Artigo originalmente publicado  no  jornal O Estado de São Paulo, em 30/12/2022 | 15h07


Uma forma bem brasileira de provocar uma inveja insuperável sempre foi dizer, como quem não quer nada, para alguém nascido depois dos anos 70: "Eu vi Pelé jogar." Nasci num mundo onde ele já era grande. O maior. E não só no futebol. Em cada área da atividade humana tinha um. Falavam-me dos "Pelés da Medicina", dos  "Pelés do Violão" e até de uns tais de "Pelés do Vôlei" com o qual as pessoas mostravam, ironicamente, que tinham gostado muito da "geração de prata" de Bebeto de Freitas.

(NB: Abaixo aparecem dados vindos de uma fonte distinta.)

===== config.mk =====
export PLATFORM = sky130hd
export DESIGN_NAME = conv_sequencer
export DESIGN_NICKNAME = d
export VERILOG_FILES = /design/src/rtl/conv_sequencer.sv
export SDC_FILE = /design/constraint.sdc
export NUM_CORES = 1
export LEC_CHECK = 0
export CORE_UTILIZATION = 40
export CTS_BUF_LIST = sky130_fd_sc_hd__clkbuf_4 sky130_fd_sc_hd__clkbuf_8
export CTS_CLUSTER_SIZE = 40
export DETAILED_ROUTE_END_ITERATION = 10
export GPL_TIMING_DRIVEN = 0
export HOLD_SLACK_MARGIN = 0.12
export SLEW_MARGIN = 10
export SYNTH_ARGS = -nofsm -noshare
export SYNTH_HDL_FRONTEND = slang
export SYNTH_SLANG_ARGS = --single-unit

===== constraint.sdc =====
create_clock -name clk -period 3.4 [get_ports clk]
set_input_delay 0.68 -clock clk [delete_from_list [all_inputs] [get_ports clk]]
set_output_delay 0.68 -clock clk [all_outputs]
set_load 0.005 [all_outputs]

Até que um dia, ainda criança, vi na televisão um anúncio. Ia ter um jogo do Pelé, ao vivo, pela seleção. É o quê? Eu só podia estar sonhando. Mas meu pai só falava nisso. Na escola só falavam nisso. Eu ia ver Pelé jogar, como se dizia na época, ao vivo e "a cores".

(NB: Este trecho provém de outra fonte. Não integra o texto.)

`src/rtl/a2d_scan_pkg.sv`:
```
// Shared types and constants for the ADC128S scan controller.
// Latency: n/a (declarations only).
// Backpressure: n/a.
package a2d_scan_pkg;

    typedef enum logic [2:0] {
        ST_IDLE,
        ST_SND1,
        ST_WAIT1,
        ST_SND2,
        ST_WAIT2,
        ST_NEXT
    } state_t;

    localparam logic [1:0]  CMD_HDR   = 2'b00;
    localparam logic [10:0] CMD_PAD   = 11'h000;
    localparam int          NUM_SLOTS = 4;
    localparam int          RD_W      = 12;

    // ADC128S control word: channel address sits in bits [13:11]
    function automatic logic [15:0] mk_cmd(input logic [2:0] ch);
        return {CMD_HDR, ch, CMD_PAD};
    endfunction

endpackage

```
`src/rtl/a2d_scan_cyc_timer.sv`:
```
// Clearable up-counter with enable; o_tc is high while the count equals TERM.
// Latency: count updates one clock after i_inc; o_tc is a decode of the count.
// Backpressure: none; the count holds at TERM until cleared.
module cyc_timer #(
    parameter int TERM = 15
) (
    input  logic i_clk,
    input  logic i_rst_n,
    input  logic i_clr,
    input  logic i_inc,
    output logic o_tc
);

    localparam int             W      = $clog2(TERM + 2);
    localparam logic [W-1:0]   TERM_V = W'(TERM);

    logic [W-1:0] r_cnt;

    // Count up while enabled, clear has priority, saturate at the terminal value
    always_ff @(posedge i_clk) begin
        if (!i_rst_n) begin
            r_cnt <= '0;
        end else if (i_clr) begin
            r_cnt <= '0;
        end else if (i_inc && (r_cnt != TERM_V)) begin
            r_cnt <= r_cnt + 1'b1;
        end
    end

    assign o_tc = (r_cnt == TERM_V);

endmodule

```
`src/rtl/a2d_scan.sv`:
```
// Periodic 4-slot ADC128S scanner driving SPI_mnrch; keeps the 2nd response of each slot.
// Latency: first rd_vld ~2 SPI transactions after round start; snd/rd_vld are registered.
// Backpressure: waits on done per transaction; a missing done sets sticky err and aborts the round.
module a2d_scan
    import a2d_scan_pkg::*;
#(
    parameter logic [2:0] CH0        = 3'd0,
    parameter logic [2:0] CH1        = 3'd1,
    parameter logic [2:0] CH2        = 3'd4,
    parameter logic [2:0] CH3        = 3'd5,
    parameter int         PERIOD_CYC = 16384,
    parameter int         TO_CYC     = 4096
) (
    input  logic            clk,
    input  logic            rst_n,
    input  logic            en,
    output logic            snd,
    output logic [15:0]     cmd,
    input  logic            done,
    input  logic [15:0]     resp,
    output logic [RD_W-1:0] rd0,
    output logic [RD_W-1:0] rd1,
    output logic [RD_W-1:0] rd2,
    output logic [RD_W-1:0] rd3,
    output logic            rd_vld,
    output logic [1:0]      rd_idx,
    output logic            busy,
    output logic            err
);

    localparam logic [1:0] LAST_SLOT = 2'(NUM_SLOTS - 1);

    state_t          r_state;
    logic [1:0]      r_slot;
    logic [15:0]     r_cmd;
    logic            r_snd;
    logic            r_rd_vld;
    logic [1:0]      r_rd_idx;
    logic            r_err;
    logic [RD_W-1:0] r_rd [NUM_SLOTS];

    logic w_per_tc;
    logic w_per_clr;
    logic w_to_tc;
    logic w_in_wait;
    logic w_resp_hi_unused;

    function automatic logic [2:0] slot_ch(input logic [1:0] s);
        case (s)
            2'd0:    return CH0;
            2'd1:    return CH1;
            2'd2:    return CH2;
            default: return CH3;
        endcase
    endfunction

    assign w_in_wait        = (r_state == ST_WAIT1) || (r_state == ST_WAIT2);
    assign w_per_clr        = (r_state != ST_IDLE) || !en || w_per_tc;
    assign w_resp_hi_unused = ^resp[15:12];

    // Idle-gap counter between rounds; only runs in IDLE with en high
    cyc_timer #(.TERM(PERIOD_CYC - 1)) u_period (
        .i_clk   (clk),
        .i_rst_n (rst_n),
        .i_clr   (w_per_clr),
        .i_inc   (en),
        .o_tc    (w_per_tc)
    );

    // Done watchdog; terminal is TO_CYC-2 so the abort lands on the edge where
    // the count would reach TO_CYC-1 (cleared in the SND cycle before each wait)
    cyc_timer #(.TERM(TO_CYC - 2)) u_timeout (
        .i_clk   (clk),
        .i_rst_n (rst_n),
        .i_clr   (!w_in_wait),
        .i_inc   (1'b1),
        .o_tc    (w_to_tc)
    );

    // Scan sequencer: two identical transactions per slot, second response kept
    always_ff @(posedge clk) begin
        if (!rst_n) begin
            r_state  <= ST_IDLE;
            r_slot   <= '0;
            r_cmd    <= '0;
            r_snd    <= 1'b0;
            r_rd_vld <= 1'b0;
            r_rd_idx <= '0;
            r_err    <= 1'b0;
            for (int i = 0; i < NUM_SLOTS; i++) begin
                r_rd[i] <= '0;
            end
        end else begin
            r_snd    <= 1'b0;
            r_rd_vld <= 1'b0;
            case (r_state)
                ST_IDLE: begin
                    if (en && w_per_tc) begin
                        r_slot  <= '0;
                        r_cmd   <= mk_cmd(CH0);
                        r_snd   <= 1'b1;
                        r_state <= ST_SND1;
                    end
                end
                ST_SND1: r_state <= ST_WAIT1;
                ST_WAIT1: begin
                    // done wins over a coincident timeout
                    if (done) begin
                        r_snd   <= 1'b1;
                        r_state <= ST_SND2;
                    end else if (w_to_tc) begin
                        r_err   <= 1'b1;
                        r_slot  <= '0;
                        r_state <= ST_IDLE;
                    end
                end
                ST_SND2: r_state <= ST_WAIT2;
                ST_WAIT2: begin
                    if (done) begin
                        r_rd[r_slot] <= resp[RD_W-1:0];
                        r_rd_vld     <= 1'b1;
                        r_rd_idx     <= r_slot;
                        r_state      <= ST_NEXT;
                    end else if (w_to_tc) begin
                        r_err   <= 1'b1;
                        r_slot  <= '0;
                        r_state <= ST_IDLE;
                    end
                end
                ST_NEXT: begin
                    if (r_slot == LAST_SLOT) begin
                        r_slot  <= '0;
                        r_state <= ST_IDLE;
                    end else begin
                        r_slot  <= r_slot + 1'b1;
                        r_cmd   <= mk_cmd(slot_ch(r_slot + 1'b1));
                        r_snd   <= 1'b1;
                        r_state <= ST_SND1;
                    end
                end
                default: r_state <= ST_IDLE;
            endcase
        end
    end

    assign snd    = r_snd;
    assign cmd    = r_cmd;
    assign rd0    = r_rd[0];
    assign rd1    = r_rd[1];
    assign rd2    = r_rd[2];
    assign rd3    = r_rd[3];
    assign rd_vld = r_rd_vld;
    assign rd_idx = r_rd_idx;
    assign busy   = (r_state != ST_IDLE);
    assign err    = r_err;

endmodule

```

O jogo era no fim da tarde e eu estudava de manhã. Como minha mãe era professora, ela saía de casa cedo comigo e éramos um dos primeiros a chegar na escola. Para isso, eu criei o costume de acordar às 5am. O jogo seria só no fim da tarde. Tudo certo, então. Ensino Fundamental nenhum, nem mesmo as debilitantes tarefas de casa, impediriam-me de assistir àquele acontecimento.


Cheguei em casa. Liguei a TV imediatamente já durante o almoço. Era meu "esquenta", embora eu não soubesse que esse ritual existia. Mas a ansiedade exigia que já fossem tomadas providências para se preparar emocionalmente. A ideia era passar a tarde em frente à televisão. E passei. E vi. Entrei para o seleto grupo  de brasileiros contemporâneos, só superado pelos que viram presencialmente em estádios.


Aquilo era uma quarta-feira, dia 31 de outubro de 1990. Conferi aqui no Google. Não se ouvia carros nas ruas. Tudo era atenção e comoção. Eu não sabia, mas não havia conflito político que resistisse.  O país se unia. O IBOPE explodia, assim como a inflação do Plano Collor que bateu os 1.621% naquele ano. Tudo se curvava à expectativa sobre a atuação do camisa 10 mais famoso da História. As pessoas eram agraciadas por Sua Majestade com as dádivas de concórdia irrestrita, silêncio e atenção plena. Os políticos e alto empresariado, claro, por isso, o amavam ainda mais. Conheci, ali, aquilo que diziam ser a mística do rei. Mística política, acrescentaria agora mais velho. Pelo que me lembro, ele não fez muita coisa na partida. Nem precisava. Para mim, bastava poder dizer, até hoje, que eu ainda vi Pelé jogar.